I learned today that Brimley was only 59 years old when The Firm was released. We liked our bad grandpas young back then.

Cocoon


netw3rk: In the 1980s, Olds were so hot, y’all. Ronald Reagan was in the White House struggling with the early stages of Alzheimer’s; the Golden Girls were thanking America for being their friends; and the Old Pack of Hume Cronyn and Jessica Tandy (CroTan), Don Ameche, and Wilford “Diebeetus” Brimley were making big-budget Hollywood movies. Fun fact about Brimley: At the age of 6 he turned 52, because he’s half-walrus and that’s how they age. Cocoon was the story of a bunch of Florida pensioners who break into a pool that’s actually a storage facility for alien cocoons with incredible regenerative powers. Reinvigorated by swimming with these stony alien testicles, our cast of Olds has parties, gets into fights, and uses terms like “blue steel” to describe their boners. Wait, where are you going?

Blood River


Mark Lisanti: Maybe I fudged a bit to create an ad hoc Brimley-behaving-badly triple feature, and maybe I didn’t. What’s going on behind the YouTube Hall of Fame curtain is not important.

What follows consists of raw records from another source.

Source: an optimization exercise on an open RTL-to-GDS flow (aim: small area). Production flows keep margins and buffers that such runs may drop.
Function was checked by simulation only, so behaviour that the tests miss may differ from the original.
Power figures rest on the tool's default switching activity, not on a simulated workload.

==> config.mk <==
export PLATFORM = sky130hd
export DESIGN_NAME = renameStage
export DESIGN_NICKNAME = renameStage
export VERILOG_FILES = /design/flow/design.v
export SDC_FILE = /design/flow/constraint.sdc
export NUM_CORES = 4
export LEC_CHECK = 0
export CAP_MARGIN = 5
export CORE_MARGIN = 2
export CORE_UTILIZATION = 55
export GPL_TIMING_DRIVEN = 0
export SETUP_SLACK_MARGIN = 0.1
export SLEW_MARGIN = 5
export SYNTH_HIERARCHICAL = 1
==> constraint.sdc <==
create_clock -name core_clock -period 4.0 [get_ports {CLK}]
set_input_delay 0.8000 -clock core_clock [delete_from_list [all_inputs] [get_ports {CLK}]]
set_output_delay 0.8000 -clock core_clock [all_outputs]
set_load 0.01 [all_outputs]
==> design.v <==
package renamePkg;
  localparam int ARCH_REGS = 32;
  localparam int PHYS_REGS = 64;
  localparam int FREE_TAGS = PHYS_REGS - ARCH_REGS;
  localparam int PAYLOAD_WIDTH = 64;
  localparam int ROB_IDX_WIDTH = 6;
  localparam int ARCH_WIDTH = $clog2(ARCH_REGS);
  localparam int TAG_WIDTH = $clog2(PHYS_REGS);
  typedef logic [ARCH_WIDTH-1:0] archReg_t;
  typedef logic [TAG_WIDTH-1:0] physTag_t;
  typedef logic [ROB_IDX_WIDTH-1:0] robIdx_t;
endpackage
module rsAoi21Row #(
  parameter int W = 6
) (
  input  logic         a,
  input  logic [W-1:0] b,
  input  logic [W-1:0] c,
  output logic [W-1:0] y
);
  assign y = ~((b & {W{a}}) | c);
endmodule
module rsAoiRow #(
  parameter int W = 6,
  parameter int L = 3
) (
  input  logic [L*W-1:0] d,
  input  logic [L-1:0]   s,
  output logic [W-1:0]   y
);
  always_comb begin
    for (int b = 0; b < W; b++) begin
      y[b] = 1'b1;
      for (int l = 0; l < L; l++) begin
        y[b] = y[b] & ~(d[W*l + b] & s[l]);
      end
    end
  end
endmodule
module rsOai21Row #(
  parameter int W = 32
) (
  input  logic [W-1:0] a,
  input  logic [W-1:0] b,
  input  logic         c,
  output logic [W-1:0] y
);
  assign y = ~((a | b) & {W{c}});
endmodule
module rsNor2 (
  input  logic a,
  input  logic b,
  output logic y
);
  assign y = ~(a | b);
endmodule
module rsSelect #(
  parameter int K   = 32,
  parameter int W   = 6,
  parameter bit INV = 1'b0
) (
  input  logic [K*W-1:0] d,
  input  logic [K-1:0]   s,
  output logic [W-1:0]   y
);
  localparam int N3 = K / 3;
  localparam int R  = K % 3;
  localparam int NL = N3 + (R > 0);
  logic [W-1:0] l1 [NL];
  for (genvar j = 0; j < N3; j++) begin : g_aoi
    rsAoiRow #(.W(W), .L(3)) u_aoi (.d(d[3*W*j +: 3*W]), .s(s[3*j +: 3]), .y(l1[j]));
  end
  if (R > 0) begin : g_rem
    rsAoiRow #(.W(W), .L(R)) u_aoi (.d(d[K*W-1 -: R*W]), .s(s[K-1 -: R]), .y(l1[N3]));
  end
  always_comb begin
    for (int b = 0; b < W; b++) begin
      y[b] = 1'b1;
      for (int j = 0; j < NL; j++) begin
        y[b] = y[b] & l1[j][b];
      end
      y[b] = INV ? y[b] : ~y[b];
    end
  end
endmodule
module rsDecode #(
  parameter int W      = 6,
  parameter bit USE_EN = 1'b1,
  parameter bit FORCE  = 1'b0
) (
  input  logic           en,
  input  logic           force_,
  input  logic [W-1:0]   a,
  output logic [2**W-1:0] y
);
  localparam int WL = W / 2;
  localparam int WH = W - WL;
  logic [2**WL-1:0] loN;
  logic [2**WH-1:0] hiN;
  always_comb begin
    for (int i = 0; i < 2**WL; i++) loN[i] = ~((en | ~USE_EN) & (a[WL-1:0] == WL'(i)));
    for (int i = 0; i < 2**WH; i++) hiN[i] = ~(a[W-1:WL] == WH'(i));
  end
  if (FORCE) begin : g_force
    logic [2**W-1:0] loX;
    logic [2**W-1:0] hiX;
    for (genvar i = 0; i < 2**W; i++) begin : g_x
      assign loX[i] = loN[i % (2**WL)];
      assign hiX[i] = hiN[i / (2**WL)];
    end
    rsOai21Row #(.W(2**W)) u_oai (.a(loX), .b(hiX), .c(~force_), .y(y));
  end else begin : g_plain
    for (genvar i = 0; i < 2**W; i++) begin : g_out
      rsNor2 u_nor (.a(loN[i % (2**WL)]), .b(hiN[i / (2**WL)]), .y(y[i]));
    end
  end
endmodule
module renameTable (
  input  logic                                        RESET,
  input  logic [6*renamePkg::ARCH_REGS-1:0]           mapN,
  input  renamePkg::archReg_t                         srcArch1,
  input  renamePkg::archReg_t                         srcArch2,
  output renamePkg::physTag_t                         physSrc1,
  output renamePkg::physTag_t                         physSrc2,
  input  logic                                        renameWrite,
  input  renamePkg::archReg_t                         writeArch,
  input  renamePkg::physTag_t                         writeTag,
  input  logic                                        restoreReq,
  input  logic [6*renamePkg::ARCH_REGS-1:0]           restoreMap,
  output logic [6*renamePkg::ARCH_REGS-1:0]           mapNextN,
  output logic [renamePkg::ARCH_REGS-1:0]             mapLoad
);
  localparam int N = renamePkg::ARCH_REGS;
  localparam int W = renamePkg::TAG_WIDTH;
  logic         selRestore;
  logic         loadAll;
  logic [W-1:0] fillZero;    
  logic [W-1:0] fillOne;     
  logic [N-1:0] sel1;
  logic [N-1:0] sel2;
  assign selRestore = RESET & restoreReq;
  assign loadAll    = ~RESET | restoreReq;
  assign fillZero   = (RESET & ~restoreReq) ? writeTag : '0;
  assign fillOne    = ~RESET ? '1 : restoreReq ? '0 : writeTag;
  rsDecode #(.W(5), .FORCE(1'b1)) u_decW (.en(renameWrite), .force_(loadAll), .a(writeArch), .y(mapLoad));
  rsDecode #(.W(5), .USE_EN(1'b0)) u_dec1 (.en(1'b0), .force_(1'b0), .a(srcArch1), .y(sel1));
  rsDecode #(.W(5), .USE_EN(1'b0)) u_dec2 (.en(1'b0), .force_(1'b0), .a(srcArch2), .y(sel2));
  for (genvar i = 0; i < N; i++) begin : g_entry
    logic [W-1:0] fill;
    for (genvar b = 0; b < W; b++) begin : g_bit
      assign fill[b] = ((i >> b) & 1) ? fillOne[b] : fillZero[b];
    end
    rsAoi21Row #(.W(W)) u_next (
      .a(selRestore),
      .b(restoreMap[W*i +: W]),
      .c(fill),
      .y(mapNextN[W*i +: W])
    );
  end
  rsSelect #(.K(N), .W(W), .INV(1'b1)) u_rd1 (.d(mapN), .s(sel1), .y(physSrc1));
  rsSelect #(.K(N), .W(W), .INV(1'b1)) u_rd2 (.d(mapN), .s(sel2), .y(physSrc2));
endmodule
module freeList (
  input  logic [6*renamePkg::PHYS_REGS-1:0] fifoMem,
  input  logic [renamePkg::TAG_WIDTH:0]     rdPtr,
  input  logic [renamePkg::TAG_WIDTH:0]     wrPtr,
  input  logic                              firstPass,
  input  logic                              popReq,
  output renamePkg::physTag_t               headTag,
  output logic                              empty,
  output logic                              doPop,
  output logic                              doPush,
  input  logic                              pushReq,
  output logic                              full,
  output logic [renamePkg::PHYS_REGS-1:0]   slotLoad
);
  localparam int W = renamePkg::TAG_WIDTH;
  localparam int P = renamePkg::PHYS_REGS;
  logic [P-1:0] rdSel;
  assign empty = (wrPtr == rdPtr);
  assign full  = (wrPtr[W-1:0] == rdPtr[W-1:0]) && (wrPtr[W] != rdPtr[W]);
  assign doPop  = popReq && !empty;
  assign doPush = pushReq && !full;
  rsDecode #(.W(W)) u_decW (.en(doPush), .force_(1'b0), .a(wrPtr[W-1:0]), .y(slotLoad));
  rsDecode #(.W(W)) u_decR (.en(!firstPass), .force_(1'b0), .a(rdPtr[W-1:0]), .y(rdSel));
  renamePkg::physTag_t rdData;
  rsSelect #(.K(P), .W(W)) u_rd (.d(fifoMem), .s(rdSel), .y(rdData));
  assign headTag = rdData | (firstPass ? {1'b1, rdPtr[W-2:0]} : '0);
endmodule
module dispatchControl (
  input  logic FREEZE,
  input  logic decodeEmpty,
  input  logic regWrite,
  input  logic link,
  input  logic memRead,
  input  logic memWrite,
  input  logic freeEmpty,
  input  logic iqFull,
  input  logic lsqFull,
  input  logic robFull,
  output logic destNeeded,
  output logic isMem,
  output logic advance
);
  logic targetFull;
  assign destNeeded = regWrite || link;
  assign isMem = memRead || memWrite;
  assign targetFull = isMem ? lsqFull : iqFull;
  assign advance = !FREEZE && !decodeEmpty && !robFull && !targetFull &&
                   !(destNeeded && freeEmpty);
endmodule
module renameStage (
  input  logic                                        CLK,
  input  logic                                        RESET,
  input  logic                                        FREEZE,
  input  logic                                        decodeEmpty,
  output logic                                        decodePop,
  input  logic [4:0]                                  srcArch1,
  input  logic [4:0]                                  srcArch2,
  input  logic [4:0]                                  destArch,
  input  logic                                        regWrite,
  input  logic                                        link,
  input  logic                                        memRead,
  input  logic                                        memWrite,
  input  logic [63:0]                                 payload,
  input  logic                                        iqFull,
  input  logic                                        lsqFull,
  input  logic                                        robFull,
  input  logic [5:0]                                  robTail,
  output logic                                        iqPush,
  output logic                                        lsqPush,
  output logic                                        robPush,
  output logic [94:0]                                 issuePacket,
  input  logic                                        freeReq,
  input  logic [5:0]                                  freeTag,
  output logic                                        freeFull,
  input  logic                                        restoreReq,
  input  logic [191:0]                                restoreMap
);
  localparam int W = renamePkg::TAG_WIDTH;
  localparam int N = renamePkg::ARCH_REGS;
  localparam int P = renamePkg::PHYS_REGS;
  logic [W-1:0] mapN [N];
  logic [W*N-1:0] mapFlatN;
  logic [W*N-1:0] mapNextN;
  logic [N-1:0]   mapLoad;
  logic [W-1:0] fifoMem [P];
  logic [W*P-1:0] fifoFlat;
  logic [P-1:0]   slotLoad;
  logic [W:0]     rdPtr;
  logic [W:0]     wrPtr;
  logic           firstPass;
  renamePkg::physTag_t lastPhys1;
  renamePkg::physTag_t lastPhys2;
  renamePkg::archReg_t lastDest;
  logic                lastDestNeeded;
  logic                lastIsMem;
  logic [63:0]         lastPayload;
  renamePkg::robIdx_t  lastRobTail;
  renamePkg::physTag_t physSrc1;
  renamePkg::physTag_t physSrc2;
  renamePkg::physTag_t headTag;
  renamePkg::physTag_t lastTag;
  logic                freeEmpty;
  logic                doPop;
  logic                doPush;
  logic                destNeeded;
  logic                isMem;
  logic                advance;
  for (genvar i = 0; i < N; i++) begin : g_mapFlat
    assign mapFlatN[W*i +: W] = mapN[i];
  end
  for (genvar i = 0; i < P; i++) begin : g_fifoFlat
    assign fifoFlat[W*i +: W] = fifoMem[i];
  end
  renameTable i_renameTable (
    .RESET      (RESET),
    .mapN       (mapFlatN),
    .srcArch1   (srcArch1),
    .srcArch2   (srcArch2),
    .physSrc1   (physSrc1),
    .physSrc2   (physSrc2),
    .renameWrite(advance && destNeeded),
    .writeArch  (destArch),
    .writeTag   (headTag),
    .restoreReq (restoreReq),
    .restoreMap (restoreMap),
    .mapNextN   (mapNextN),
    .mapLoad    (mapLoad)
  );
  freeList i_freeList (
    .fifoMem  (fifoFlat),
    .rdPtr    (rdPtr),
    .wrPtr    (wrPtr),
    .firstPass(firstPass),
    .popReq   (advance && destNeeded),
    .headTag  (headTag),
    .empty    (freeEmpty),
    .doPop    (doPop),
    .doPush   (doPush),
    .pushReq  (freeReq),
    .full     (freeFull),
    .slotLoad (slotLoad)
  );
  dispatchControl i_dispatchControl (
    .FREEZE     (FREEZE),
    .decodeEmpty(decodeEmpty),
    .regWrite   (regWrite),
    .link       (link),
    .memRead    (memRead),
    .memWrite   (memWrite),
    .freeEmpty  (freeEmpty),
    .iqFull     (iqFull),
    .lsqFull    (lsqFull),
    .robFull    (robFull),
    .destNeeded (destNeeded),
    .isMem      (isMem),
    .advance    (advance)
  );
  assign decodePop = advance;
  for (genvar i = 0; i < N; i++) begin : g_map
    always_ff @(posedge CLK) begin
      if (mapLoad[i]) begin
        mapN[i] <= mapNextN[W*i +: W];
      end
    end
  end
  for (genvar i = 0; i < P; i++) begin : g_slot
    always_ff @(posedge CLK) begin
      if (slotLoad[i]) begin
        fifoMem[i] <= freeTag;
      end
    end
  end
  always_ff @(posedge CLK) begin
    if (!RESET) begin
      rdPtr <= '0;
      wrPtr <= (W+1)'(renamePkg::FREE_TAGS);
      firstPass <= 1'b1;
    end else begin
      if (doPop) begin
        rdPtr <= rdPtr + 1'b1;
        if (rdPtr[W-1:0] == W'(renamePkg::FREE_TAGS - 1)) begin
          firstPass <= 1'b0;
        end
      end
      if (doPush) begin
        wrPtr <= wrPtr + 1'b1;
      end
    end
  end
  always_ff @(posedge CLK) begin
    if (!RESET) begin
      robPush <= 1'b0;
    end else begin
      robPush <= advance;
    end
  end
  always_ff @(posedge CLK) begin
    lastPhys1 <= physSrc1;
    lastPhys2 <= physSrc2;
    lastDest <= destArch;
    lastDestNeeded <= destNeeded;
    lastIsMem <= isMem;
    lastPayload <= payload;
    lastRobTail <= robTail;
    lastTag <= destNeeded ? headTag : '0;
  end
  assign iqPush = robPush && !lastIsMem;
  assign lsqPush = robPush && lastIsMem;
  assign issuePacket = {lastPayload, lastRobTail, lastPhys1, lastPhys2, lastTag,
                        lastDest, lastDestNeeded, lastIsMem};
endmodule
==> flow/run.sh <==
#!/bin/bash
# Standard ORFS layout (the standard.sh, standard synthesis
# unchanged) with buf_1 port buffers and a CTS without dummy loads
# and with larger sink clusters. Each tool's output goes to the
# ORFS logs; make's own output goes to standard.log.
export BUFFER_PORTS_ARGS="-buffer_cell sky130_fd_sc_hd__buf_1"
export CTS_ARGS="-sink_clustering_enable -repair_clock_nets -dont_use_dummy_load -sink_clustering_size 26 -sink_clustering_max_diameter 90"
bash standard.sh > standard.log 2>&1
==> standard.sh <==
#!/bin/bash
# synth_recipe.tcl (not shown) runs the flow's synth.tcl, then flattens the netlist and writes it again
# the make line also repeats each setting of config.mk as NAME=value (left out here)
make -C /OpenROAD-flow-scripts/flow DESIGN_CONFIG=/design/flow/config.mk WORK_HOME=/design/flow/orfs CLKGATE_MAP_FILE= SYNTH_SCRIPT=/design/flow/synth_recipe.tcl "${@:-finish}"
==> results of run 1 <==
==> sequential cells by signal, summed over array words and instances (netlist names) <==
signal          cells
fifoMem           384
firstPass           1
lastDest            5
lastDestNeeded      1
lastIsMem           1
lastPayload        64
lastPhys1           6
lastPhys2           6
lastRobTail         6
lastTag             6
mapN              192
rdPtr               7
robPush             1
wrPtr               7
==> report_power, final <==
part	internal, W	total, W	switching, W	leakage (nW)
Clock	0.00138	0.00342	0.00204	0.382
Sequential	0.00797	0.00809	0.000113	6.19
Combinational	0.000243	0.000790	0.000547	2.45
Total	0.00960	0.0123	0.00270	9.03
==> worst reg2reg max path: stages, from the launching register on <==
cell                        delay, ns
sky130_fd_sc_hd__dfxtp_1         0.83
sky130_fd_sc_hd__xnor2_1         0.13
sky130_fd_sc_hd__nand4_1         0.19
sky130_fd_sc_hd__nor3_1          0.08
sky130_fd_sc_hd__o21a_1          0.12
sky130_fd_sc_hd__a2111oi_2       0.41
sky130_fd_sc_hd__and2_1          0.40
sky130_fd_sc_hd__nand3b_1        0.45
sky130_fd_sc_hd__o21ai_0         1.05
==> worst paths after layout <==
| path | from | to | slack, ns | cells past startpoint |
|---|---|---|---|---|
| worst min-delay path | payload[28] | lastPayload[28] | 0.26 | 1 |
| worst min register to register | firstPass | firstPass | 0.53 | 2 |
| worst max-delay path | wrPtr[4] | mapN[10][1] | -0.04 | 8 |
| worst max register to register | wrPtr[4] | mapN[10][1] | -0.04 | 8 |
==> stage by stage <==
step	total power [W]	setup slack, ns	std cells	util
floorplan	0.00852	0.792	1636	-
global placement	0.00897	-2.42	2638	0.604
detailed placement	0.00900	-0.962	2652	0.610
CTS	0.0123	0.120	2695	0.632
global route	0.0126	-0.143	2700	0.635
finish	0.0123	-0.0406	2700	0.635
==> routing by layer <==
layer / track usage / vias to the layer above
li1: - / 7974
met1: 0.468 / 9336
met2: 0.479 / 1345
met3: 0.100 / 162
met4: 0.0969 / 4
met5: 0 / -
==> area by class of cell <==
class                   count  area share
plain buffers               7     0.00140
clock buffers              31      0.0263
inverters                   8     0.00102
multi-input cells         934       0.218
flip-flops and latches    687       0.662
well taps                 607      0.0257
repair buffers            426      0.0654
==> placed cells by master, fill, tap and decap left out, drive strengths merged, types with 3 or more instances in the layout <==
| master | n |
|---|---|
| edfxtp | 576 |
| buf | 432 |
| a222oi | 246 |
| nor2 | 192 |
| a21oi | 192 |
| dfxtp | 111 |
| nand4 | 61 |
| o21ai | 41 |
| clkbuf | 32 |
| and2 | 23 |
| nand3 | 21 |
| nand3b | 17 |
| or3b | 16 |
| nand2 | 15 |
| nor3 | 14 |
| xnor2 | 13 |
| a22oi | 12 |
| or3 | 10 |
| inv | 8 |
| nand4b | 6 |
| and4 | 6 |
| nor4 | 6 |
| nand4bb | 6 |
| a21o | 5 |
| or2 | 5 |
| nand2b | 4 |
| nor2b | 4 |
| xor2 | 3 |
| a21boi | 3 |
==> timing repair <==
action,in CTS,in global routing
setup buffers,12,5
endpoints found under the setup margin,263,241
resized for setup,38,33
pin swaps,5,10
==> Implementation_results.wiki, run 1 <==
{| class="wikitable"
! Metric !! Value
|-
| Outcome || failed layout checks
|-
| Failed Checks || setup timing
|-
| Detailed-placement wirelength estimate || roughly 60 mm
|-
| Initial antenna violation count || 2
|-
| Maximum clock frequency || 0.247 GHz
|-
| Slew Limit Headroom || 0.235
|-
| Max_cap viols || 0
|-
| Worst Path Arrival || 4.27 ns
|-
| Total CTS buffers || 31
|-
| Hold buffers post-CTS || 0
|-
| Maximum resistive drop on vdd || around 0.00038 V
|-
| Cell at the root of the clock tree || sky130_fd_sc_hd__clkbuf_16
|-
| GP Congestion || between 0.9 and 1
|-
| Pre-Repair DR Iteration Count || 13
|-
| Reg area || 19,500 µm²
|-
| Maximum clock path buffer count || 3
|-
| CORE AREA || 46,500 µm²
|-
| DRC violations left || 0
|-
| Final Setup Violations || 6
|-
| Layout Cell Area excl Fill || 29,500 µm²
|-
| Number of buffers inserted by port buffering || 395
|-
| Crit path buffers/inverters || 0
|-
| Critical path's largest stage delay || 1.05 ns
|-
| Die Height || 221 µm
|-
| Via count || 18,800
|-
| Total global-route track usage || 0.325
|-
| Clock tree from TritonCTS || done
|-
| Final period utilization || 1.01
|-
| Critical path capture point type || register
|-
| Via density per instance || 6.97
|-
| Fraction of final layout cells sized beyond drive strength 1 || 0.0645
|-
| Worst-path clk slew || 0.10 ns
|-
| Classification of the worst-slack hold path || in -> reg
|-
| Diodes inserted || 0
|-
| Overflow left after global routing || 0
|-
| Master of the slowest instance on the critical path || sky130_fd_sc_hd__o21ai_0
|-
| Total length of routed met2 wires || roughly 36 mm
|-
| Routed metal-1 wirelength || 32.0 mm
|-
| Worst-case setup margin in the final layout || -0.0406 ns
|-
| Worst-path maximum fanout || 12
|-
| Number of max-slew violations in the final report || 0
|-
| Final Hold Viols || 0
|-
| DIE WIDTH || between 200 and 250 µm
|-
| Via count of the first global-routing pass || ~18,000
|-
| Setup CP Type || reg -> reg
|-
| Worst Skew || 0.0633 ns
|-
| Synthesis-to-layout area growth || 14.3%
|-
| Multi-input combinational cell area || ~6400 µm²
|-
| Global-route wire length before repair || 114 mm
|-
| Die Outline Area || 48,700 µm²
|-
| Synth Warn # || 19
|-
| Number of DRC violations after detailed-routing iteration 0 || roughly 3,700
|-
| Synthesized area divided by synthesized cell count || approximately 16 µm²
|-
| Power per Cell Area || 417 nW/µm²
|-
| Row Count || 79
|-
| Total nets after synthesis || 1,934
|-
| Setup repair after global routing missed its margin || true
|-
| Starting Density || 0.556
|-
| Synthesized instance count || 1,636
|-
| Sinks on Clock Net || slightly below 700
|-
| Pin count of the biggest net entering global routing || between 70 and 80
|-
| Setup TNS || -0.195 ns
|-
| CP cell instances || xnor2_1 > nand4_1 > nor3_1 > o21a_1 > a2111oi_2 > and2_1 > nand3b_1 > o21ai_0
|-
| FILL cells || about 3,500
|-
| Minimum period implied by the final worst setup slack || between 4 and 5 ns
|-
| DRT Wirelength || 81.7 mm
|-
| Netlist area before placement || roughly 26,000 µm²
|-
| Critical path data required time || 4.23 ns
|-
| Type of origin of the critical path || register
|-
| Highest signal layer in the routed design || met5
|-
| Transition time at the pin with the least slew margin || 1.14 ns
|-
| I/O pin count || 396
|-
| Total leakage power || 9.03 nW
|-
| Final Net Count || 2,393
|-
| Deepest level of the CTS H-tree || 1
|-
| Placed cell area || 28,300 µm²
|-
| Routed wl met3 || 10.9 mm
|-
| Worst-skew pair later-pin latency || 0.62 ns
|-
| Per-cell routed wire length || ~30 µm
|-
| Hold slack final || 0.262 ns
|-
| Dominant delay contributor by cell family on the critical path || compound AO/OA/AOI/OAI gates
|-
| DRT antenna net count || 0
|}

What’s important is filmmaking. You know how you can tell expert filmmaking? When you pull up a clip called “Blood River — Wilford Brimley’s Feet” and it turns out it’s dubbed into Italian, and you can still follow the story. With no understanding of the language at all, you still learn everything you need to know — Brimley’s relaxing in a bordello tub with his dogs up on the rim, entertaining the staff with his mouth-harp virtuosity while he gets a shave. And then Ricky Schroder bursts in, agitated about something — Silver Spoons residual checks, or that the peach-fuzz on his lip doesn’t yet merit that luxurious suds-and-razor treatment — and sees the horses charging over the hill. Old Brims keeps his cool and sends the boy on his way, rifle in hand. There’s no way he’s getting out of that tub before the ladies finish their work. That’s just basic respect, son.

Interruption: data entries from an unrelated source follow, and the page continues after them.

Context: an optimization exercise on an open-source flow, tuned for small area, a short achievable clock period and few clock cycles per item. The choices shown serve that exercise and are no tape-out recipe.
The RTL was checked by simulation tests, not by an equivalence proof against the original design.
Power figures rest on the tool's default switching activity, not on a simulated workload.

==> design/flow/design.v <==
package smrc_pkg;
   localparam int BUCKETS_DEF = 60;
   localparam int SECOND_CODES = 64;
   localparam logic [6:0] MINUTE_AT_RESET = 7'd61;
   localparam logic [62:0] TOTAL_MAX = {63{1'b1}};
   localparam logic [31:0] PENDING_MAX = 32'hFFFF_FFFF;
   localparam logic [30:0] RATE_MAX = {31{1'b1}};
   localparam logic [1:0] STEP_IDLE  = 2'd0;
   localparam logic [1:0] STEP_PREP  = 2'd1;
   localparam logic [1:0] STEP_SWEEP = 2'd2;
   localparam logic [1:0] STEP_EMIT  = 2'd3;
   localparam logic [1:0] COND_ALWAYS   = 2'd0;
   localparam logic [1:0] COND_REQ      = 2'd1;
   localparam logic [1:0] COND_LAST     = 2'd2;
   localparam logic [1:0] COND_OUT_FREE = 2'd3;
   localparam int UC_COND_HI = 9;
   localparam int UC_HIT_HI  = 7;
   localparam int UC_MISS_HI = 5;
   localparam int UC_TAKE    = 3;
   localparam int UC_PREP    = 2;
   localparam int UC_SWEEP   = 1;
   localparam int UC_EMIT    = 0;
   localparam int FL_CLEAR_ALL = 2;
   localparam int FL_CHANGED   = 1;
   localparam int FL_WRAP      = 0;
endpackage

Jack Palance at the 1992 Academy Awards


Katie Baker: Jack Palance, you magnificent bastard. Bonus points for the sex joke!

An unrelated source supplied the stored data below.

This is an optimization exercise on Yosys and OpenROAD, whose aim is small area and a short achievable clock period, not a production implementation. In this exercise RTL edits were held to simulation tests only and were not proved equivalent to the original. Power is estimated from default activity; no workload was simulated.

==> flow/design.v <==
package mips_bard_pkg;
   localparam logic [5:0] OP_RTYPE = 6'h00;
   localparam logic [5:0] OP_J     = 6'h02;
   localparam logic [5:0] OP_JAL   = 6'h03;
   localparam logic [5:0] OP_BEQ   = 6'h04;
   localparam logic [5:0] OP_BNE   = 6'h05;
   localparam logic [5:0] OP_ADDI  = 6'h08;
   localparam logic [5:0] OP_SLTI  = 6'h0A;
   localparam logic [5:0] OP_ANDI  = 6'h0C;
   localparam logic [5:0] OP_ORI   = 6'h0D;
   localparam logic [5:0] OP_LUI   = 6'h0F;
   localparam logic [5:0] OP_LW    = 6'h23;
   localparam logic [5:0] OP_SW    = 6'h2B;
   localparam logic [5:0] FN_SLL = 6'h00;
   localparam logic [5:0] FN_SRL = 6'h02;
   localparam logic [5:0] FN_JR  = 6'h08;
   localparam logic [5:0] FN_ADD = 6'h20;
   localparam logic [5:0] FN_SUB = 6'h22;
   localparam logic [5:0] FN_AND = 6'h24;
   localparam logic [5:0] FN_OR  = 6'h25;
   localparam logic [5:0] FN_SLT = 6'h2A;
   localparam logic [2:0] AluAdd = 3'd0;
   localparam logic [2:0] AluSub = 3'd1;
   localparam logic [2:0] AluAnd = 3'd2;
   localparam logic [2:0] AluOr  = 3'd3;
   localparam logic [2:0] AluSlt = 3'd4;
   localparam logic [2:0] AluSll = 3'd5;
   localparam logic [2:0] AluSrl = 3'd6;
   localparam logic [2:0] AluLui = 3'd7;
   localparam logic [2:0] WbAlu  = 3'd0;
   localparam logic [2:0] WbMem  = 3'd1;
   localparam logic [2:0] WbRt   = 3'd2;
   localparam logic [2:0] WbLink = 3'd3;
   localparam logic [2:0] WbZero = 3'd4;
endpackage
module mips_bard_regfile (
   input  logic        clk_i,
   input  logic        rst_i,
   input  logic        we_i,
   input  logic [4:0]  waddr_i,
   input  logic [31:0] wdata_i,
   input  logic [4:0]  raddr_a_i,
   input  logic [4:0]  raddr_b_i,
   output logic [31:0] rdata_a_o,
   output logic [31:0] rdata_b_o
);
   logic [31:0] regs_q [32];
   always_ff @(posedge clk_i) begin
      if (rst_i) begin
         for (int i = 0; i < 32; i++) regs_q[i] <= '0;
      end else if (we_i && (waddr_i != 5'd0)) begin
         regs_q[waddr_i] <= wdata_i;
      end
   end
   assign rdata_a_o = (raddr_a_i == 5'd0) ? '0 : regs_q[raddr_a_i];
   assign rdata_b_o = (raddr_b_i == 5'd0) ? '0 : regs_q[raddr_b_i];
endmodule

Don Zimmer rushes Pedro Martinez, Game 3 of the 2003 ALCS


Rembert Browne: The only courteous moment in this brawl is Martinez not socking the 72-year-old Zimmer in the face. Instead, he calmly grabbed Zimmer’s head and guided his old, round body to the ground, forcibly. You know better than that, Don. Brawls with pitchers with Jheri curls is no place for a man of your age.

Requiem for a Dream


Emily Yoshida: Ellen Burstyn just wants a little pep in the autumn of her life. Is that so much to ask for? When she’s not delivering jittery Oscar-reel speeches to Secretly Cool Actor Jared Leto that will make you want to call your mother immediately, she’s divvying up greens and blue, pacing in front of the television, and wiping her sweaty palms and taunting the refrigerator — like she’s 22 all over again! Come to think of it, why shouldn’t we let over-sixties do the FDA-approved (in 2000, maybe) equivalent of methamphetamine washed down with a nice strong cup of joe? We should all have the right to live that goal-oriented lifestyle right up to the moment that our hearts and jaws give out. We can do crosswords when we’re dead.

Glengarry Glen Ross


Andy Greenwald: Grandpa! Where’d you learn to swear like that?!?

Marathon Man


Chris Ryan: This scene turned me off dentists over the age of 60 for the rest of my life.

Cloud Atlas


Zach Dionne: It can get lonely out here for a Cloud Atlas fan. But even critics of the Wachowskis’ mosaic-style interpretation of David Mitchell’s dazzling novel tended to admit that the Timothy Cavendish part was fun. It’s hard to resist Jim Broadbent as a foolhardy goof, Hugo Weaving in drag as the stocky, violent Nurse Noakes, and a quartet of elderly buddies escaping their nursing home. It’s one of the film’s rare sequences of pure fun. (A longer version, one with the essential bar-fight finale, is unembeddable — find it here.)

Bubba Ho-Tep


Tess Lynch: Isn’t the deal that you get past a certain age and you can do whatever you want within the confines of the law? Isn’t that kind of the reward for getting old? I’m not here to judge. Toast that roach like a young buck would, Elvis. Toast him mean.